Revised text of statute as amended

= Betting, Gaming and Lotteries Act 1963 =

Act of the Parliament of the United Kingdom

The Betting, Gaming and Lotteries Act 1963 (c. 2) was an act of the Parliament of the United Kingdom that consolidated enactments relating to betting, gaming, lotteries and connected matters in Great Britain.

== Provisions ==
=== Repealed enactments ===
Section 57(1) of the act repealed 13 enactments, listed in schedule 8 to the act.

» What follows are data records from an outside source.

Source: an optimization exercise on an open RTL-to-GDS flow (aim: small area). Production flows keep margins and buffers that such runs may drop.
Only simulation tests tie the RTL to the original design; equivalence was not proved.

==> v12 <==
Design vg63_loop_law, start of the top module:
module vg63_loop_law (
    input  wire        clk,
    input  wire        rst,
    input  wire        cfg_we,
    input  wire [6:0]  cfg_addr,
    input  wire [31:0] cfg_wdata,
    input  wire        in_valid,
    output wire        in_ready,
    input  wire [31:0] in_e,
    input  wire [31:0] in_vn,
    input  wire [31:0] in_an,
    output reg         out_valid,
    output wire [31:0] out_y,
    output wire [31:0] out_ye,
    output reg         out_hi,
    output reg         out_lo,
    output reg         out_frozen
);
==> flow/config.mk <==
export PLATFORM = sky130hd
export DESIGN_NAME = vg63_loop_law
export DESIGN_NICKNAME = vg63_loop_law
export VERILOG_FILES = /design/flow/design.v
export SDC_FILE = /design/flow/constraint.sdc
export NUM_CORES = 8
export LEC_CHECK = 0
export CAP_MARGIN = 20
export CORE_MARGIN = 2
export CORE_UTILIZATION = 75
export CTS_BUF_LIST = sky130_fd_sc_hd__clkbuf_8
export CTS_CLUSTER_DIAMETER = 50
export CTS_CLUSTER_SIZE = 16
export PLACE_DENSITY = 0.82
export SLEW_MARGIN = 20
==> flow/constraint.sdc <==
create_clock -name core_clock -period 18.0 [get_ports {clk}]
set_input_delay 3.6000 -clock core_clock [delete_from_list [all_inputs] [get_ports {clk}]]
set_output_delay 3.6000 -clock core_clock [all_outputs]
set_load 0.01 [all_outputs]
standard.sh (not shown) runs the stock make flow with config.mk's settings and CLKGATE_MAP_FILE= SYNTH_SCRIPT=/design/flow/synth_recipe.tcl, a recipe that flattens the netlist after the stock synthesis.
==> flow/flow/run.sh <==
#!/bin/bash
# The standard layout (standard.sh), with two of its settings changed:
# ports buffered with buf_1, and a clock tree without dummy loads.
set -euo pipefail
export BUFFER_PORTS_ARGS="-buffer_cell sky130_fd_sc_hd__buf_1"
export CTS_ARGS="-sink_clustering_enable -repair_clock_nets -sink_clustering_size 16 -sink_clustering_max_diameter 50 -buf_list sky130_fd_sc_hd__clkbuf_8 -dont_use_dummy_load"
bash standard.sh finish > standard_flow.log 2>&1
==> inputs of v38, as changes to v12 <==
--- a/flow/design.v
+++ b/flow/design.v
@@ -403,38 +403,38 @@
             always @(posedge clk) r <= {r[6:0], wcf[0] ? W[g] : r[7]};
             assign qb0[g] = r[(6 + TR) % 8];
         end
         for (g = 0; g < 31; g = g + 1) begin : RC
             localparam integer I = g / 4;
             reg [31:0] r;
             always @(posedge clk) r <= {r[30:0], wcf[1] ? W[g] : r[31]};
-            assign qb12[g] = r[(7 + 2 * I) % 32];
-            assign qa12[g] = r[(24 + 2 * I) % 32];
+            assign qb12[g] = r[(14 + 2 * I) % 32];
+            assign qa12[g] = r[(31 + 2 * I) % 32];
         end
         for (g = 0; g < 32; g = g + 1) begin : RS12L
             localparam integer I = g / 4;
             reg [15:0] r;
             wire we = clr || w1lo[I] || w2lo[I];
             always @(posedge clk) r <= {r[14:0], we ? dout[g % 4] : r[15]};
-            assign qs1[g] = r[(20 - I) % 16];
+            assign qs1[g] = r[(13 - I) % 16];
             assign qs2[g] = r[6];
         end
         for (g = 32; g < 62; g = g + 1) begin : RS12H
             localparam integer I = (g - 32) / 4;
             reg [15:0] r;
             wire we = clr || w1hi || w2hi;
             always @(posedge clk) r <= {r[14:0], we ? A[g - 32] : r[15]};
-            assign qs1[g] = r[(5 + I) % 16];
+            assign qs1[g] = r[(14 + I) % 16];
             assign qs2[g] = r[(7 + 2 * I) % 16];
         end
         if (1) begin : RS1T
             reg [7:0] r;
             wire we = clr || w1hi;
             always @(posedge clk) r <= {r[6:0], we ? A[30] : r[7]};
-            assign qs1[62] = r[4];
+            assign qs1[62] = r[5];
         end
     endgenerate
     wire [3:0] b0d  [0:7];
     wire [3:0] b12d [0:7];
     wire [3:0] a12d [0:7];
     wire [3:0] s1ld [0:7];
     wire [3:0] s1hd [0:7];
@@ -489,32 +489,30 @@
         rmax <= {rmax[27:0], (pend && adr == 7'h43) ? edig : omx};
         rslw <= {rslw[27:0], (pend && adr == 7'h44) ? edig : slw};
         rye  <= {rye[27:0],  clr ? 4'd0 : wye ? yen : yep};
     end
     wire       in_step = (st == ST_FWD) || (st == ST_UPD);
     wire       dig_c   = in_step && (c[6:3] == 4'd0);         
     wire       rnd_c   = in_step && (c == 7'd8);
-    wire       s1ph    = (c <= 7'd24);
-    wire [6:0] cq      = s1ph ? c - 7'd9 : c - 7'd33;
-    wire [2:0] pi      = cq[3:1];                               
-    wire       pfirst  = !cq[0];
-    wire       in_pair = (st == ST_UPD) &&
-                         (((c >= 7'd9) && (c <= 7'd24)) || ((c >= 7'd33) && (c <= 7'd48)));
+    wire       s1ph    = (c[6:4] == 3'd1);
+    wire       s2ph    = (c[6:3] == 4'd5) || (c[6:3] == 4'd6);
+    wire [2:0] pi      = s1ph ? c[3:1] : {~c[3], c[2:1]};           
+    wire       pfirst  = !c[0];
+    wire       in_pair = (st == ST_UPD) && (s1ph || s2ph);
     wire       kodd    = k[0];
     wire [1:0] rx = (st == ST_FWD) ? ((k == 3'd0) ? 2'd0 : 2'd2) : (kodd ? 2'd2 : 2'd0);
     wire [1:0] ry = kodd ? 2'd0 : 2'd2;
     wire [3:0] ph_n     = ph[3:0] + 4'd1;
     wire       n_step   = (st_n == ST_FWD) || (st_n == ST_UPD);
     wire       n_dig    = n_step && (c_n[6:3] == 4'd0);            
-    wire       n_s1ph   = (c_n <= 7'd24);
-    wire [6:0] n_cq     = n_s1ph ? c_n - 7'd9 : c_n - 7'd33;
-    wire [2:0] n_pi     = n_cq[3:1];
-    wire       n_pfirst = !n_cq[0];
-    wire       n_pair   = (st_n == ST_UPD) &&
-                          (((c_n >= 7'd9) && (c_n <= 7'd24)) || ((c_n >= 7'd33) && (c_n <= 7'd48)));
+    wire       n_s1ph   = (c_n[6:4] == 3'd1);
+    wire       n_s2ph   = (c_n[6:3] == 4'd5) || (c_n[6:3] == 4'd6);
+    wire [2:0] n_pi     = n_s1ph ? c_n[3:1] : {~c_n[3], c_n[2:1]};
+    wire       n_pfirst = !c_n[0];
+    wire       n_pair   = (st_n == ST_UPD) && (n_s1ph || n_s2ph);
     wire [1:0] n_rx     = (st_n == ST_FWD) ? ((k_n == 3'd0) ? 2'd0 : 2'd2) :
                           (k_n[0] ? 2'd2 : 2'd0);
     wire [1:0] n_ry     = k_n[0] ? 2'd0 : 2'd2;
     wire [2:0] n_idx    = n_dig ? c_n[2:0] : n_pi;
     wire [7:0] n_oh     = 8'd1 << n_idx;
     wire       f_b0     = n_dig;
     wire       f_b12    = n_pair && n_pfirst;
@@ -609,16 +607,16 @@
                 default: ;
             endcase
         end
         for (ii = 0; ii < 8; ii = ii + 1) begin
             w1lo[ii] = in_pair && !pfirst && s1ph && (pi == ii) && !frz;
             w2lo[ii] = in_pair && !pfirst && !s1ph && (pi == ii) && !frz;
         end
-        w1hi = (st == ST_UPD) && (c == 7'd25) && !frz;
-        w2hi = (st == ST_UPD) && (c == 7'd49) && !frz;
+        w1hi = (st == ST_UPD) && (c == 7'd32) && !frz;
+        w2hi = (st == ST_UPD) && (c == 7'd56) && !frz;
     end
     reg bnz, bsg, pfx, T, lzv, q0, q1;
     reg [2:0] lz;
     wire [30:0] PX = (rx == 2'd0) ? E : W;
     wire xnz = |PX;
     wire xs  = PX[30];
     wire pin = pfx ^ bsg;
Settings changed: CORE_UTILIZATION 75 to 85, PLACE_DENSITY 0.82 to 0.9.
==> inputs of v13, as changes to v12 <==
--- a/flow/design.v
+++ b/flow/design.v
@@ -403,38 +403,38 @@
             always @(posedge clk) r <= {r[6:0], wcf[0] ? W[g] : r[7]};
             assign qb0[g] = r[(6 + TR) % 8];
         end
         for (g = 0; g < 31; g = g + 1) begin : RC
             localparam integer I = g / 4;
             reg [31:0] r;
             always @(posedge clk) r <= {r[30:0], wcf[1] ? W[g] : r[31]};
-            assign qb12[g] = r[(7 + 2 * I) % 32];
-            assign qa12[g] = r[(24 + 2 * I) % 32];
+            assign qb12[g] = r[(14 + 2 * I) % 32];
+            assign qa12[g] = r[(31 + 2 * I) % 32];
         end
         for (g = 0; g < 32; g = g + 1) begin : RS12L
             localparam integer I = g / 4;
             reg [15:0] r;
             wire we = clr || w1lo[I] || w2lo[I];
             always @(posedge clk) r <= {r[14:0], we ? dout[g % 4] : r[15]};
-            assign qs1[g] = r[(20 - I) % 16];
+            assign qs1[g] = r[(13 - I) % 16];
             assign qs2[g] = r[6];
         end
         for (g = 32; g < 62; g = g + 1) begin : RS12H
             localparam integer I = (g - 32) / 4;
             reg [15:0] r;
             wire we = clr || w1hi || w2hi;
             always @(posedge clk) r <= {r[14:0], we ? A[g - 32] : r[15]};
-            assign qs1[g] = r[(5 + I) % 16];
+            assign qs1[g] = r[(14 + I) % 16];
             assign qs2[g] = r[(7 + 2 * I) % 16];
         end
         if (1) begin : RS1T
             reg [7:0] r;
             wire we = clr || w1hi;
             always @(posedge clk) r <= {r[6:0], we ? A[30] : r[7]};
-            assign qs1[62] = r[4];
+            assign qs1[62] = r[5];
         end
     endgenerate
     wire [3:0] b0d  [0:7];
     wire [3:0] b12d [0:7];
     wire [3:0] a12d [0:7];
     wire [3:0] s1ld [0:7];
     wire [3:0] s1hd [0:7];
@@ -489,32 +489,30 @@
         rmax <= {rmax[27:0], (pend && adr == 7'h43) ? edig : omx};
         rslw <= {rslw[27:0], (pend && adr == 7'h44) ? edig : slw};
         rye  <= {rye[27:0],  clr ? 4'd0 : wye ? yen : yep};
     end
     wire       in_step = (st == ST_FWD) || (st == ST_UPD);
     wire       dig_c   = in_step && (c[6:3] == 4'd0);         
     wire       rnd_c   = in_step && (c == 7'd8);
-    wire       s1ph    = (c <= 7'd24);
-    wire [6:0] cq      = s1ph ? c - 7'd9 : c - 7'd33;
-    wire [2:0] pi      = cq[3:1];                               
-    wire       pfirst  = !cq[0];
-    wire       in_pair = (st == ST_UPD) &&
-                         (((c >= 7'd9) && (c <= 7'd24)) || ((c >= 7'd33) && (c <= 7'd48)));
+    wire       s1ph    = (c[6:4] == 3'd1);
+    wire       s2ph    = (c[6:3] == 4'd5) || (c[6:3] == 4'd6);
+    wire [2:0] pi      = s1ph ? c[3:1] : {~c[3], c[2:1]};           
+    wire       pfirst  = !c[0];
+    wire       in_pair = (st == ST_UPD) && (s1ph || s2ph);
     wire       kodd    = k[0];
     wire [1:0] rx = (st == ST_FWD) ? ((k == 3'd0) ? 2'd0 : 2'd2) : (kodd ? 2'd2 : 2'd0);
     wire [1:0] ry = kodd ? 2'd0 : 2'd2;
     wire [3:0] ph_n     = ph[3:0] + 4'd1;
     wire       n_step   = (st_n == ST_FWD) || (st_n == ST_UPD);
     wire       n_dig    = n_step && (c_n[6:3] == 4'd0);            
-    wire       n_s1ph   = (c_n <= 7'd24);
-    wire [6:0] n_cq     = n_s1ph ? c_n - 7'd9 : c_n - 7'd33;
-    wire [2:0] n_pi     = n_cq[3:1];
-    wire       n_pfirst = !n_cq[0];
-    wire       n_pair   = (st_n == ST_UPD) &&
-                          (((c_n >= 7'd9) && (c_n <= 7'd24)) || ((c_n >= 7'd33) && (c_n <= 7'd48)));
+    wire       n_s1ph   = (c_n[6:4] == 3'd1);
+    wire       n_s2ph   = (c_n[6:3] == 4'd5) || (c_n[6:3] == 4'd6);
+    wire [2:0] n_pi     = n_s1ph ? c_n[3:1] : {~c_n[3], c_n[2:1]};
+    wire       n_pfirst = !c_n[0];
+    wire       n_pair   = (st_n == ST_UPD) && (n_s1ph || n_s2ph);
     wire [1:0] n_rx     = (st_n == ST_FWD) ? ((k_n == 3'd0) ? 2'd0 : 2'd2) :
                           (k_n[0] ? 2'd2 : 2'd0);
     wire [1:0] n_ry     = k_n[0] ? 2'd0 : 2'd2;
     wire [2:0] n_idx    = n_dig ? c_n[2:0] : n_pi;
     wire [7:0] n_oh     = 8'd1 << n_idx;
     wire       f_b0     = n_dig;
     wire       f_b12    = n_pair && n_pfirst;
@@ -609,16 +607,16 @@
                 default: ;
             endcase
         end
         for (ii = 0; ii < 8; ii = ii + 1) begin
             w1lo[ii] = in_pair && !pfirst && s1ph && (pi == ii) && !frz;
             w2lo[ii] = in_pair && !pfirst && !s1ph && (pi == ii) && !frz;
         end
-        w1hi = (st == ST_UPD) && (c == 7'd25) && !frz;
-        w2hi = (st == ST_UPD) && (c == 7'd49) && !frz;
+        w1hi = (st == ST_UPD) && (c == 7'd32) && !frz;
+        w2hi = (st == ST_UPD) && (c == 7'd56) && !frz;
     end
     reg bnz, bsg, pfx, T, lzv, q0, q1;
     reg [2:0] lz;
     wire [30:0] PX = (rx == 2'd0) ? E : W;
     wire xnz = |PX;
     wire xs  = PX[30];
     wire pin = pfx ^ bsg;
Settings changed: ABC_AREA set to 1.
==> flow_summary.ini <==
[power_and_ir_drop]
switching_share = 0.2068
intPower_mw = 6.966
p_per_area_nw_per_um2 = 117.3

[logic_synthesis]
syn_area_per_cell_sq_um = 14.45
synth_area_sq_um = 69910
synth_top_family_by_area = compound AO/OA/AOI/OAI gates

[timing]
tns_ns = 0
finalCritPeriodShare = 0.8543

[finish]
nNonClkBuffers = 254
largest_reg_flops = 992
antenna_cells = 7
dominant_cells = sequential cells

[route]
dr_wl_met2_um = 73800
firstDrtPassIters = 12
highest_layer = met5

[outcome]
status = timing/DRC/antenna clean

[grt]
grt_antenna_before_repair = 21

[worst_setup_path]
critPathRequiredTime_ns = 18.70

[clocking]
cts.clk_slew.worst_paths_ns = 0.10
# the run above: v12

Enactments repealed by section 57(1)
| Citation | Short title | Extent of repeal |
|---|---|---|
| 55 & 56 Vict. c. 4 | Betting and Loans (Infants) Act 1892 | Section 1. In section 3, the words "as in the preceding sections or either of them mentioned". |
| 6 Edw. 7. c. 43 | Street Betting Act 1906 | The whole act. |
| 18 & 19 Geo. 5. c. 41 | Racecourse Betting Act 1928 | The whole act. |
| 24 & 25 Geo. 5. c. 58 | Betting and Lotteries Act 1934 | The whole act except section 25(1) and (2). |
| 10 & 11 Geo. 6. c. 51 | Town and Country Planning Act 1947 | So much of Schedule 8 as relates to the Betting and Lotteries Act 1934. |
| 10 & 11 Geo. 6. c. 53 | Town and Country Planning (Scotland) Act 1947 | So much of Schedule 8 as relates to the Betting and Lotteries Act 1934. |
| 11 & 12 Geo. 6. c. 9 | Finance (No. 2) Act 1947 | Section 6(3). |
| 11 & 12 Geo. 6. c. 49 | Finance Act 1948 | In Schedule 6, paragraph 3(2). |
| 2 & 3 Eliz. 2. c. 33 | Pool Betting Act 1954 | The whole act. |
| 4 & 5 Eliz. 2. c. 45 | Small Lotteries and Gaming Act 1956 | The whole act except section 5(2). |
| 8 & 9 Eliz. 2. c. 60 | Betting and Gaming Act 1960 | The whole act except paragraph 7 of Schedule 4, and in the said paragraph 7 the words from "and nothing" to "negotiating of". |
| 9 & 10 Eliz. 2. c. 17 | Betting Levy Act 1961 | The whole act except sections 1(11), 9, 10(1) and 10(3). |
| 10 & 11 Eliz. 2. c. 55 | Lotteries and Gaming Act 1962 | The whole act. |

== Subsequent developments ==
Section 57(1) of, and schedule 8 to, the act were repealed by section 1 of, and part XI of the schedule to, the Statute Law (Repeals) Act 1974, which came into force on 27 June 1974.

The whole act was repealed by section 356(3)(f) of the Gambling Act 2005, which came into force on 1 September 2007.